通常は仕事を行っている中で、時間とともにコストを発生させているという実感が湧きません。しかし、実際には「原価=時間」です。すなわち、時間の概念が大切なのです。リードタイム分析を行うことで時間(リードタイム)を短縮し、原価を下げることができます。
リードタイム分析とは、業務のプロセスを時系列に「見える化」し、各プロセスの業務を付加価値の観点から分析するものです。例えば、顧客から注文をもらい、それを受けて生産・販売して、顧客に商品を届けるまでの時間を分析します。さまざまなプロセスを経て顧客に商品を届けています。この業務のプロセスを分析していくことがリードタイム分析です。これにより、付加価値を生む仕事と生まない仕事が明確になります。

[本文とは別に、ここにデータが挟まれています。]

==> src/rtl/onehot_rr_arbiter.sv <==
`default_nettype none
// ============================================================================
// Module   : onehot_rr_arbiter
// Purpose  : Round-robin arbiter with a rotating one-hot priority pointer.
//            Issues registered one-hot grants with a request/done handshake,
//            a hold-time limit that revokes long grants, and a fixed
//            two-cycle turnaround between consecutive owners.
// Revision : 1.0  initial release
// ----------------------------------------------------------------------------
// Ports
//   clk      in   1  rising-edge clock
//   reset    in   1  synchronous, active-high reset
//   req      in   N  level-sensitive request lines, bit i = requester i
//   done     in   N  release pulses; only the current owner's bit matters
//   grant    out  N  registered grant, one-hot or zero
//   busy     out  1  registered, equals |grant
//   timeout  out  1  registered one-cycle pulse on hold-limit revoke
//   ptr      out  N  registered one-hot priority pointer
// ============================================================================
module onehot_rr_arbiter #(
  parameter int N        = 3,
  parameter int MAX_HOLD = 8
) (
  input  logic         clk,
  input  logic         reset,
  input  logic [N-1:0] req,
  input  logic [N-1:0] done,
  output logic [N-1:0] grant,
  output logic         busy,
  output logic         timeout,
  output logic [N-1:0] ptr
);

  // A zero limit still needs a legal (1-bit) counter.
  localparam int HOLD_W = (MAX_HOLD > 0) ? $clog2(MAX_HOLD + 1) : 1;
  localparam logic [HOLD_W-1:0] HOLD_LIMIT = HOLD_W'(MAX_HOLD);
  localparam logic [HOLD_W-1:0] HOLD_SAT   = '1;
  localparam logic [N-1:0]      ONE_N      = N'(1);

  typedef enum logic [1:0] {
    IDLE  = 2'd0,
    GRANT = 2'd1,
    GAP   = 2'd2
  } state_t;

  state_t              state, state_next;
  logic [HOLD_W-1:0]   hold, hold_next;
  logic [N-1:0]        grant_next;
  logic [N-1:0]        ptr_next;
  logic                timeout_next;

  logic [N-1:0]        below_ptr;
  logic [N-1:0]        masked_req;
  logic [N-1:0]        pick_masked;
  logic [N-1:0]        pick_any;
  logic [N-1:0]        pick;
  logic [N-1:0]        owner_rot;
  logic                owner_done;
  logic                owner_req;
  logic                hold_hit;

  // Requests at or above the pointer take precedence; if none, the lowest
  // request overall wins, which is the wrap from MSB back to LSB.
  // x & (~x + 1) isolates the lowest set bit.
  assign below_ptr   = ptr - ONE_N;
  assign masked_req  = req & ~below_ptr;
  assign pick_masked = masked_req & (~masked_req + ONE_N);
  assign pick_any    = req & (~req + ONE_N);
  assign pick        = (|masked_req) ? pick_masked : pick_any;

  generate
    if (N == 1) begin : g_rot_single
      assign owner_rot = grant;
    end else begin : g_rot_multi
      assign owner_rot = {grant[N-2:0], grant[N-1]};
    end
  endgenerate

  // grant is one-hot in GRANT, so masking selects the owner's bit.
  assign owner_done = |(grant & done);
  assign owner_req  = |(grant & req);
  assign hold_hit   = (MAX_HOLD != 0) && (hold == HOLD_LIMIT);

  always_ff @(posedge clk) begin
    if (reset) begin
      state   <= IDLE;
      grant   <= '0;
      busy    <= 1'b0;
      timeout <= 1'b0;
      ptr     <= ONE_N;
      hold    <= '0;
    end else begin
      state   <= state_next;
      grant   <= grant_next;
      busy    <= |grant_next;
      timeout <= timeout_next;
      ptr     <= ptr_next;
      hold    <= hold_next;
    end
  end

  always_comb begin
    state_next   = state;
    grant_next   = grant;
    ptr_next     = ptr;
    hold_next    = hold;
    timeout_next = 1'b0;

    unique case (state)
      IDLE: begin
        grant_next = '0;
        if (|req) begin
          grant_next = pick;
          hold_next  = HOLD_W'(1);
          state_next = GRANT;
        end
      end

      GRANT: begin
        // Voluntary release outranks the hold limit, so a done on the
        // limit cycle never raises timeout.
        if (owner_done || !owner_req) begin
          grant_next = '0;
          ptr_next   = owner_rot;
          state_next = GAP;
        end else if (hold_hit) begin
          grant_next   = '0;
          ptr_next     = owner_rot;
          timeout_next = 1'b1;
          state_next   = GAP;
        end else if (hold != HOLD_SAT) begin
          hold_next = hold + HOLD_W'(1);
        end
      end

      GAP: begin
        grant_next = '0;
        state_next = IDLE;
      end

      default: begin
        grant_next = '0;
        state_next = IDLE;
      end
    endcase
  end

endmodule
`default_nettype wire

==> config.mk <==
export PLATFORM = sky130hd
export DESIGN_NAME = onehot_rr_arbiter
export DESIGN_NICKNAME = d
export VERILOG_FILES = /design/src/rtl/onehot_rr_arbiter.sv
export SDC_FILE = /design/constraint.sdc
export NUM_CORES = 1
export LEC_CHECK = 0
export BUFFER_PORTS_ARGS = -buffer_cell sky130_fd_sc_hd__buf_2
export CORE_UTILIZATION = 50
export DETAILED_ROUTE_END_ITERATION = 10
export HOLD_SLACK_MARGIN = 0.1
export PLACE_DENSITY = 0.71
export SETUP_SLACK_MARGIN = 0.3
export SYNTH_ARGS = -nofsm -noshare
export SYNTH_HDL_FRONTEND = slang
export SYNTH_SLANG_ARGS = --single-unit
==> constraint.sdc <==
create_clock -name clk -period 2.8 [get_ports clk]
set_input_delay 0.56 -clock clk [delete_from_list [all_inputs] [get_ports clk]]
set_output_delay 0.56 -clock clk [all_outputs]
set_load 0.03 [all_outputs]
==> flow_summary.yaml, run 1 <==
timing:
  relSlewSlack_pct: 51.9
  worstMarginPinSlew_ns: 0.712
  fmax_mhz: 461
  setup_viol: 0
  setup_slack_ns: 0.633
  fin_crit_ns: 2.17
  period_share_pct: 77.4
  hold_violations: 0
  rsz0062_at_grt: "false"
  finalMaxSlewViolations: 0
  fin_tns_setup_ns: 0
  clock_skew_ns: 0.000819
global_routing:
  antenna_found_initial: 0
  grt_pass1_wl_mm: 2.54
  grt_max_degree: 14
  grt.overflow.total: 0
  track_usage_pct: 24.0
  grt_pass1_vias: 564
route:
  wl_mm: 1.53
  post-route-drc-count: 0
  wl_per_cell_um: 13.2
  routed_via_density: 5.90
  drtIter0Drc: 18
  num_vias: 684
  route.antenna.remaining_nets: 0
  dr.pass1.iters: 4
floorplan:
  ioPinCount: 16
  coreArea_um2: 1320
  start_util_pct: 54.8
  die_h_um: 40
  num_rows: 13
  fp.dieW_um: 40
  dieArea_um2: 1600
place:
  place_congestion: 0.793
  dp_hpwl_mm: 1.15
  io_buffers: 15
  place_ws_ns: 0.658
synth:
  syn_area_per_cell_um2: 8.70
  netlist.area_leader.share_pct: 38.8
  syn_area_um2: 722
  yosys_warnings: 0
  synth-seq-cells: 14
  syn_nets: 94
  syn_inst: 83
  synth_top_area_cell: "dfxtp_1"
  synth_area_leaders: "dfxtp_1 39%, a21oi_1 6.2%, nand2_1 5.7%"
  synth_cell_types: 34
  yosysSeqAreaShare_pct: 38.8
worst_setup_path:
  crit_required_ns: 2.99
  cp_max_fo: 8
  crit_family: "compound AO/OA/AOI/OAI gates"
  crit_slowest_cell: "o41a_1"
  worstSetupPathType: "reg2reg"
  critPathArrivalTime_ns: 2.36
  crit_cells: 6
  r2r_cells: 6
  path_buf_inv: 1
  cp-end-kind: "flip-flop"
  critPathMaxStageDelay_ns: 0.54
  cp_cell_sequence: "inv_1 > ha_1 > and3b_1 > o41a_1 > or4_1 > a221oi_2"
  crit_path_start_kind: "flip-flop"
layout:
  drive_gt1_share_pct: 21.8
  area_growth_pct: 17.5
  final_cell_mix: "15 x buf_2, 14 x dfxtp_1, 11 x nand2_1"
  antennaDiodeCount: 0
  final_nets: 113
  layout_commonest_cell: "buf_2"
  post-route-util_pct: 64.4
clocking:
  post_cts_buffers: 0
  clock_latency_ns: 0.27
  clock-sinks: 14
  cts-root-buf: "clkbuf_4"
  clk_path_buf_depth: 2
  h-tree-depth: 1
  cts_resized: 0
  cts_tree: "done"
  clkTransAtPathRegs_ns: 0.09
  holdBufCountCts: 0
  numCtsBuffers: 3
power:
  p_leak_uw: 0.000342
  power.density_nw_per_um2: 569
  ir_drop_mv: 0.403
run:
  maxCapViolations: 0
worst_hold_path:
  hold_path_depth: 2
  min_path_type: "reg2reg"
run_status:
  status: "finished, final reports clean"
==> registers in the layout (all words and copies together), names as in the netlist <==
register and flops:
busy 1, ptr 3, state 2, timeout 1, hold 4, grant 3
==> cells by family after synthesis <==
group	synth area share [%]
simple gates	22.9
compound gates	26.2
flops	38.8
buf+inv	3.12
fa+ha+maj	5.20
xor+xnor	2.43
mux	1.39
==> through the flow <==
stage	hold slack [ns]	power, uW	cell area [um^2]	std cells
floorplan	0.452	311	722	83
global placement	0.470	340	812	112
detailed placement	0.477	343	812	112
CTS	0.490	486	848	116
global route	0.520	513	848	116
finish	0.489	483	848	116
==> synth_stat cells <==
cell,number
nand4_1,1
nor3_1,1
a221oi_2,1
o41a_1,1
and2_1,1
nand2b_1,1
a22oi_1,2
or4_1,1
xnor2_1,1
a21oi_1,9
ha_1,3
inv_1,5
or3_1,1
o21ai_0,3
o31ai_1,1
nor3b_1,1
mux2i_1,1
o41ai_1,2
nor2_1,4
nand3_1,3
a222oi_1,2
a211o_1,1
xor2_1,1
nand2_1,11
dfxtp_1,14
clkbuf_1,1
or2_2,1
and4bb_2,1
a22o_1,2
nor2b_1,1
and3b_1,1
o2111ai_1,1
o211ai_1,1
nand3b_1,2
==> layer usage <==
metal  track usage (%)  vias up  part of all wire, %
li1                  -      351                    -
met1              35.0      311                   52
met2              34.7       20                   42
met3              5.00        2                  5.0
met4              7.76        0                 0.91
met5                 0        -                    0
==> power by group <==
| part | switching, uW | total, uW | internal [uW] |
|---|---|---|---|
| clock | 64.8 | 144 | 78.9 |
| combinational | 70.2 | 112 | 41.3 |
| sequential | 14.1 | 228 | 214 |
==> worst register-to-register path, delay by kind of cell (launching register included) <==
family	cells	cell delay (ns)
compound gates	2	0.77
flops	1	0.39
simple gates	2	0.66
buf+inv	1	0.08
fa+ha+maj	1	0.19
==> final timing paths <==
path | endpoint | slack [ns] | from
max | hold[2] | 0.63 | hold[0]
max reg2reg | hold[2] | 0.63 | hold[0]
min reg2reg | ptr[1] | 0.49 | ptr[1]
min | ptr[1] | 0.49 | ptr[1]
==> layout make-up <==
class | count | area, um^2
Timing Repair Buffer | 15 | 75.1
Inverter | 5 | 18.8
Clock buffer | 4 | 36.3
Sequential cell | 14 | 280
Multi-Input combinational cell | 63 | 419
Tap cell | 15 | 18.8
Fill cell | 112 | 469
Note: power is estimated with default switching activity, not from simulation.
==> run 2: changes to the inputs <==
- CORE_UTILIZATION: 50 -> 46
- PLACE_DENSITY: 0.71 -> 0.69
- clock period: 2.8 -> 1.7 ns (I/O delays scaled with it)
==> flow_summary.yaml, run 2 (synthesis results as in run 1) <==
clocking:
  clk_path_buf_depth: 2
  clkTransAtPathRegs_ns: 0.09
  cts_tree: "done"
  cts-root-buf: "clkbuf_4"
  clock_latency_ns: 0.28
  numCtsBuffers: 3
  clock-sinks: 14
  h-tree-depth: 1
  holdBufCountCts: 0
global_routing:
  grt.overflow.total: 0
  grt_max_degree: 14
  grt_pass1_wl_mm: 3.51
  track_usage_pct: 26.9
  grt_pass1_vias: 807
  antenna_found_initial: 0
run_status:
  status: "complete, but fails checks"
  failed_checks: "negative setup slack"
layout:
  stdcell_count: 144
  post-route-util_pct: 88.9
  drive_gt1_share_pct: 62.8
  area_growth_pct: 70.2
  final_nets: 141
  largest_reg_flops: 4
  antennaDiodeCount: 0
  top_regs: "hold (4), grant (3), ptr (3)"
  final_cell_mix: "20 x buf_4, 15 x buf_2, 8 x dfxtp_1"
  top_register: "hold"
  layout_commonest_cell: "buf_4"
power:
  ir_drop_mv: 0.785
  p_leak_uw: 0.000519
  p_total_uw: 950
  power.density_nw_per_um2: 773
worst_setup_path:
  worstSetupPathType: "reg2reg"
  cp-end-kind: "flip-flop"
  cp_max_fo: 5
  crit_path_start_kind: "flip-flop"
  critPathArrivalTime_ns: 2.03
  crit_required_ns: 1.89
timing:
  clock_skew_ns: 0.00727
  setup_viol: 4
  worstMarginPinSlew_ns: 0.387
  relSlewSlack_pct: 74.2
  finalMaxSlewViolations: 0
  fin_crit_ns: 1.84
  hold_violations: 0
  period_share_pct: 108
  setup_slack_ns: -0.142
  fmax_mhz: 543
  rsz0062_at_grt: "true"
place:
  dp_hpwl_mm: 1.39
  io_buffers: 15
  place_inst: 130
  place_congestion: 0.814
route:
  wl_per_cell_um: 19.0
  route.antenna.remaining_nets: 0
  post-route-drc-count: 0
  drtIter0Drc: 74
  dr.pass1.iters: 4
  routed_via_density: 6.13
  wl_mm: 2.73
  num_vias: 882
floorplan:
  dieArea_um2: 1730
  ioPinCount: 16
  coreArea_um2: 1380
  die_h_um: 41.6
  num_rows: 13
  fp.dieW_um: 41.6
  start_util_pct: 52.2
worst_hold_path:
  min_path_type: "in2reg"
run:
  maxCapViolations: 0
## run 2: cell count changes in the layout (fill, tap and decap cells not counted), moves of 4 or more
cell,previous run,this run
buf_4,0,20
buf_6,0,7
nand2_1,11,4
a21oi_1,9,3
dfxtp_1,14,8
nand2_2,0,6
a21oi_2,0,5
dfxtp_2,0,4
## run 2: metal layers
metal	part of all wire, %	vias to the layer above	track usage, %
li1	-	405	-
met1	41	425	33.2
met2	50	40	45.6
met3	5.7	12	4.78
met4	3.4	0	11.0
met5	0	-	0
## run 2: critical path: stages, from the launching register on
cell and delay, ns:
dfxtp_2 0.33, buf_4 0.15, ha_2 0.20, nand3_2 0.09, a22oi_1 0.08, buf_4 0.18, or4_1 0.50, a221oi_2 0.23
## run 2: final cells by class
cell class                      count  area, um^2
Inverter                            5        18.8
Sequential cell                    14         293
Fill cell                          66         154
Multi-Input combinational cell     63         553
Timing Repair Buffer               43         319
Tap cell                           15        18.8
Clock buffer                        4        26.3
## run 2: repair_timing
item | CTS | global route
setup buffers | 7 | 3
endpoints found under the hold margin | 0 | 0
endpoints found under the setup margin | 13 | 14
cloned | 0 | 0
resized for setup | 25 | 14
pin swaps | 8 | 10
## run 2: final timing paths
| check | start | to | slack (ns) | cells past startpoint |
|---|---|---|---|---|
| setup reg to reg | hold[0] | hold[2] | -0.14 | 7 |
| hold / removal | reset | state[1] | 0.40 | 2 |
| hold reg to reg | ptr[1] | ptr[1] | 0.48 | 2 |
| setup / recovery | hold[0] | hold[2] | -0.14 | 7 |
## run 2: power by group
group	total, uW	leakage [uW]	internal (uW)	switching [uW]
combinational	373	0.000387	173	201
clock	203	0.0000150	90.9	112
sequential	374	0.000117	353	20.2
## run 2: through the flow
step / TNS (ns) / cell area, um^2 / setup WS (ns) / hold WS [ns]
after detailed placement: -0.261 / 962 / -0.200 / 0.467
after global placement: -0.194 / 962 / -0.156 / 0.468
after floorplan: -0.193 / 737 / -0.193 / 0.452
final: -0.267 / 1230 / -0.142 / 0.405
after global routing: -0.493 / 1230 / -0.170 / 0.404
after CTS: -0.151 / 1150 / -0.103 / 0.402
==> run 3: changes to the inputs <==
--- a/config.mk
+++ b/config.mk
@@ -12,2 +12,3 @@
 export PLACE_DENSITY = 0.69
+export RECOVER_POWER = 25
 export SETUP_SLACK_MARGIN = 0.3
==> constraint.sdc (replaced) <==
create_clock -name clk -period 1.7 [get_ports clk]
set_input_delay 0.085 -clock clk [delete_from_list [all_inputs] [get_ports clk]]
set_output_delay 0.085 -clock clk [all_outputs]
set_load 0.03 [all_outputs]
==> flow_summary.yaml, run 3 (synthesis results as in run 1) <==
global_routing:
  grt_pass1_wl_mm: 3.51
  antenna_found_initial: 0
  grt_pass1_vias: 777
  grt_max_degree: 14
  track_usage_pct: 26.0
  grt.overflow.total: 0
worst_setup_path:
  crit_required_ns: 1.91
  cp_cell_sequence: "a222oi_1 > buf_4 > o41a_1 > or4_4 > a221oi_2"
  crit_family: "compound AO/OA/AOI/OAI gates"
  crit_slowest_cell: "o41a_1"
  cp-end-kind: "flip-flop"
  critPathArrivalTime_ns: 1.98
  cp_max_fo: 5
  crit_path_start_kind: "flip-flop"
  path_buf_inv: 1
  critPathMaxStageDelay_ns: 0.43
  worstSetupPathType: "reg2reg"
run:
  maxCapViolations: 0
timing:
  relSlewSlack_pct: 73.5
  finalMaxSlewViolations: 0
  clock_skew_ns: 0.00560
  setup_viol: 2
  rsz0062_at_grt: "true"
  fmax_mhz: 564
  worstMarginPinSlew_ns: 0.398
  setup_slack_ns: -0.0732
  fin_crit_ns: 1.77
  hold_violations: 0
  period_share_pct: 104
power:
  clock_power_share_pct: 26.4
  p_leak_uw: 0.000472
  power_switching_uw: 305
  switching_share_pct: 32.9
  comb_power_share_pct: 33.4
  seqPwrFrac_pct: 40.2
  ir_drop_mv: 0.708
  p_total_uw: 927
  power.density_nw_per_um2: 831
  p_int_uw: 622
route:
  num_vias: 786
  routed_via_density: 5.78
  drtIter0Drc: 18
  wl_mm: 2.04
  route.antenna.remaining_nets: 0
  top_layer: "met4"
  wl_per_cell_um: 15.0
  dr.pass1.iters: 5
  wl_met1_um: 905
  routed-wl-met2_mm: 1.00
  met3_length_um: 108
  post-route-drc-count: 0
clocking:
  clock-sinks: 14
  h-tree-depth: 1
  numCtsBuffers: 3
  cts-root-buf: "clkbuf_4"
  cts_tree: "done"
  clk_path_buf_depth: 2
  clkTransAtPathRegs_ns: 0.09
  clock_latency_ns: 0.28
place:
  place_congestion: 0.856
  io_buffers: 15
  place_inst: 127
  dpl_cell_area_um2: 940
  dp_hpwl_mm: 1.34
layout:
  largest_reg_flops: 4
  drive_gt1_share_pct: 51.2
  multi_input_area_um2: 514
  antennaDiodeCount: 0
  top_regs: "hold (4), grant (3), ptr (3)"
  regArea_um2: 293
  top_register: "hold"
  fill_cells: 96
  final_cell_mix: "16 x buf_4, 11 x buf_2, 8 x dfxtp_1"
  area_growth_pct: 54.4
  final_nets: 133
  stdcell_count: 136
  layout_commonest_cell: "buf_4"
  stdcell_area_um2: 1110
  post-route-util_pct: 80.6
floorplan:
  dieArea_um2: 1730
  fp.dieW_um: 41.6
  coreArea_um2: 1380
  start_util_pct: 52.2
  ioPinCount: 16
  num_rows: 13
  die_h_um: 41.6
worst_hold_path:
  min_path_type: "in2reg"
run_status:
  failed_checks: "negative setup slack"
  status: "complete, but fails checks"
==> run 3: path summary, 6_finish.rpt <==
path / slack (ns) / start / cells past startpoint / end
max: -0.07 / grant[1] / 5 / hold[2]
min: 0.10 / req[1] / 3 / grant[1]
max reg2reg: -0.07 / grant[1] / 5 / hold[2]
min reg2reg: 0.48 / ptr[1] / 2 / ptr[1]
==> run 3: per-stage QoR <==
step                      TNS [ns]  setup slack (ns)  hold WS, ns
after global routing        -0.361            -0.153        0.103
final                      -0.0865           -0.0732        0.102
after global placement     -0.0867           -0.0867        0.385
after detailed placement    -0.125            -0.125        0.382
after floorplan             -0.193            -0.193        0.226
after CTS                   -0.206            -0.113        0.101
==> run 3: tightest hold or removal path: stages <==
cell	delay, ns
buf_2	0.12
o2111ai_1	0.08
a21oi_1	0.07
==> run 3: power groups by stage <==
stage	combinational (uW)	sequential, uW	clock (uW)
3_3_place_gp	235	378	0
2_1_floorplan	111	405	0
5_1_grt	337	377	258
6_report	309	373	245
4_1_cts	284	372	244
3_5_place_dp	240	379	0
==> run 3: what timing repair did <==
action	4_1_cts	5_1_grt
gates resized for setup	19	6
endpoints found under the setup margin	13	13
setup buffers	3	1
pin swaps	15	5
hold buffers	1	0
hold endpoints to repair	1	0
==> run 3: final cells by class <==
class	count	area share, %
inverters	5	1.68
clock buffers	4	3.25
repair buffers	35	21.0
multi-input cells	63	46.1
well taps	15	1.68
flip-flops and latches	14	26.3
==> run 3: metal layers <==
metal  vias to the layer above  track usage, %
li1                        394               -
met1                       361            34.8
met2                        29            43.4
met3                         2            5.22
met4                         0            5.16
met5                         -               0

会社の経営とは、これらQCDの3つを追求するマネジメントです。現状よりもレベルアップすることで、顧客に付加価値を提供でき、利益を創出することで新製品の開発ができて、株主への還元にも応えられることになります。QCDは相互に関係しているため、Q(品質・性能)やD(デリバリー)を考慮しながらコストを低減し、付加価値を高めていくことが必要になります。
自社だけではなく、関連する外注先や部品会社、材料を仕入れる会社、その他の仕事を依頼している会社との協力も必要になります。昨今は日本の会社は海外に販売拠点や生産拠点、サービス拠点を設けているため、そうした海外の会社との協力も必要になります。サプライチェーン(供給網)マネジメントが会社の経営にとって非常に重要な位置付けになっています。
このQCDをマネジメントするのが経営者の役割ですが、QCDを作り出しているのは社員全員の仕事です。社員全員がQCDを考慮しながら業務を行う必要があります。社員全員が原価のマネジメントを行いながら業務を改善しなければならないのです。業務そのものが、原価を考えたり、価値を創造したりすることなのです。